Description
Information density of plasma diagnostics is becoming increasingly important given the competition for reactor wall space with tritium breeding blankets critical to sustainable fusion power plants. Ion Cyclotron Emission (ICE) may enable a versatile plasma diagnostic due to its ubiquity in magnetised fusion devices and high technical readiness having been detected on Langmuir probes and ICRH antennae. ICE measurements have been promoted as a candidate to inform advanced alpha-channeling techniques through energetic ion spatial and velocity distribution information. However, its potential as a diagnostic is dependent upon accurate modelling of plasma parameters against experimentally-analogous emission spectra.
The underlying mechanism for ICE is the Magnetoacoustic Cyclotron Instability (MCI), a kinetic effect arising from a resonance between the gyromotion of a non-thermal fast ion population and a fast Alfven wave propagating predominantly perpendicular to B0. Simulating the MCI requires a high temporal resolution kinetic code, such as Particle-In-Cell (PIC), running for >10 ion cyclotron periods to realise the nonlinear regime of the instability which would be observed by experimental diagnostics. This presents a computational challenge even in the one-dimensional case given constraints on the numerical parameters needed to resolve MCI behaviour while suppressing unphysical heating. This work presents the generation of a dataset of 100 simulations simultaneously scanning reactor-relevant ranges of background magnetic field strength, density, and alpha particle velocity pitch (v-parallel/|v|) and concentration in the fully kinetic 1D3V regime. Finite 2D parallel wavenumber is included by running each simulation at four propagation angles close to perpendicular. Simulations are performed in EPOCH, a well-established PIC code for this type of problem.

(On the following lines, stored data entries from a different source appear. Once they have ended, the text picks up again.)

`src/rtl/dual_issue_sched.sv`:
```
// Dual-issue scheduler between ID and EX: splits uncoverable pairs and stalls on in-flight loads.
// Optional build macro SCHED_PERF_CNT_EN adds split/stall performance counters.
module dual_issue_sched #(
  parameter int RF_ADDR_WIDTH = 5,
  parameter int LD_LAT        = 2
) (
  input  logic                     clk,
  input  logic                     rst,
  input  logic                     flush,
  input  logic                     mem_stall,
  input  logic                     id0_valid,
  input  logic [RF_ADDR_WIDTH-1:0] id0_rs1addr,
  input  logic [RF_ADDR_WIDTH-1:0] id0_rs2addr,
  input  logic [RF_ADDR_WIDTH-1:0] id0_rdaddr,
  input  logic                     id0_RdWrtEn,
  input  logic                     id0_LdEn,
  input  logic                     id0_MemEn,
  input  logic                     id1_valid,
  input  logic [RF_ADDR_WIDTH-1:0] id1_rs1addr,
  input  logic [RF_ADDR_WIDTH-1:0] id1_rs2addr,
  input  logic [RF_ADDR_WIDTH-1:0] id1_rdaddr,
  input  logic                     id1_RdWrtEn,
  input  logic                     id1_LdEn,
  input  logic                     id1_MemEn,
  output logic                     issue0_en,
  output logic                     issue1_en,
  output logic                     id_stall,
  output logic                     sched_split,
  output logic [31:0]              perf_split_cnt,
  output logic [31:0]              perf_stall_cnt
);

  localparam int NREG = 1 << RF_ADDR_WIDTH;
  localparam logic [0:0] ST_PAIR  = 1'b0;
  localparam logic [0:0] ST_SLOT1 = 1'b1;
  localparam logic [2:0] LD_LAT_C = 3'(LD_LAT);
  localparam logic [RF_ADDR_WIDTH-1:0] REG_X0 = {RF_ADDR_WIDTH{1'b0}};

  logic [0:0]      state_q, state_d;
  logic [2:0]      cnt_q [NREG];
  logic [NREG-1:0] busy_s;
  logic            haz0_s, haz1_s, split_s;
  logic            ld0_set_s, ld1_set_s;

  // Register 0 is hardwired, so it is never reported busy.
  always_comb begin
    busy_s = {NREG{1'b0}};
    for (int r = 1; r < NREG; r++) begin
      busy_s[r] = (cnt_q[r] != 3'd0);
    end
  end

  assign haz0_s = id0_valid && (busy_s[id0_rs1addr] || busy_s[id0_rs2addr]);
  assign haz1_s = id1_valid && (busy_s[id1_rs1addr] || busy_s[id1_rs2addr]);

  // Pairs the forwarding network cannot cover: in-pair load-use, dual memory op, in-pair WAW.
  assign split_s =
      (id0_LdEn && id0_RdWrtEn && (id0_rdaddr != REG_X0) &&
       ((id1_rs1addr == id0_rdaddr) || (id1_rs2addr == id0_rdaddr))) ||
      (id0_MemEn && id1_MemEn) ||
      (id0_RdWrtEn && id1_RdWrtEn && (id0_rdaddr == id1_rdaddr) && (id0_rdaddr != REG_X0));

  // Issue decision and next state.
  always_comb begin
    issue0_en   = 1'b0;
    issue1_en   = 1'b0;
    id_stall    = 1'b0;
    state_d     = state_q;
    sched_split = !rst && !mem_stall && (state_q == ST_SLOT1);
    if (rst || flush) begin
      state_d = ST_PAIR;
    end else if (mem_stall) begin
      id_stall = id0_valid || id1_valid;
    end else begin
      case (state_q)
        ST_PAIR: begin
          if (id0_valid) begin
            issue0_en = !haz0_s;
            issue1_en = !haz0_s && id1_valid && !haz1_s && !split_s;
            id_stall  = !(issue0_en && (!id1_valid || issue1_en));
            state_d   = (issue0_en && id1_valid && !issue1_en) ? ST_SLOT1 : ST_PAIR;
          end else begin
            state_d = ST_PAIR;
          end
        end
        ST_SLOT1: begin
          issue1_en = id1_valid && !haz1_s;
          id_stall  = !issue1_en;
          state_d   = issue1_en ? ST_PAIR : ST_SLOT1;
        end
        default: begin
          state_d = ST_PAIR;
        end
      endcase
    end
  end

  // Scheduler state register; mem_stall holds via state_d.
  always_ff @(posedge clk) begin
    if (rst) begin
      state_q <= ST_PAIR;
    end else begin
      state_q <= state_d;
    end
  end

  assign ld0_set_s = issue0_en && id0_LdEn && id0_RdWrtEn && (id0_rdaddr != REG_X0);
  assign ld1_set_s = issue1_en && id1_LdEn && id1_RdWrtEn && (id1_rdaddr != REG_X0);

  // Load scoreboard: a fresh load reloads the count, otherwise busy entries count down.
  always_ff @(posedge clk) begin
    if (rst) begin
      for (int r = 0; r < NREG; r++) begin
        cnt_q[r] <= 3'd0;
      end
    end else if (!mem_stall) begin
      for (int r = 0; r < NREG; r++) begin
        if ((ld0_set_s && (id0_rdaddr == RF_ADDR_WIDTH'(r))) ||
            (ld1_set_s && (id1_rdaddr == RF_ADDR_WIDTH'(r)))) begin
          cnt_q[r] <= LD_LAT_C;
        end else if (cnt_q[r] != 3'd0) begin
          cnt_q[r] <= cnt_q[r] - 3'd1;
        end else begin
          cnt_q[r] <= 3'd0;
        end
      end
    end
  end

`ifdef SCHED_PERF_CNT_EN
  logic [31:0] split_cnt_q, stall_cnt_q;

  // Performance counters; both wrap naturally.
  always_ff @(posedge clk) begin
    if (rst) begin
      split_cnt_q <= 32'd0;
      stall_cnt_q <= 32'd0;
    end else begin
      if ((state_q == ST_PAIR) && (state_d == ST_SLOT1)) begin
        split_cnt_q <= split_cnt_q + 32'd1;
      end
      if (id_stall && !issue0_en && !issue1_en && !mem_stall) begin
        stall_cnt_q <= stall_cnt_q + 32'd1;
      end
    end
  end

  assign perf_split_cnt = split_cnt_q;
  assign perf_stall_cnt = stall_cnt_q;
`else
  assign perf_split_cnt = 32'd0;
  assign perf_stall_cnt = 32'd0;
`endif

endmodule
```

Power spectra of magnetic and electric field components exhibiting MCI-like behaviour are used to train specialised Time-Series Extrinsic Regression (TSER) algorithms from Aeon, a time-series analysis toolkit. This novel application of TSER demonstrates Tier 3 HPC resources can produce a dataset capable of inferring B0, density, fast fusion or NBI ion velocity pitch and concentration with an R2 of at least 70-90%.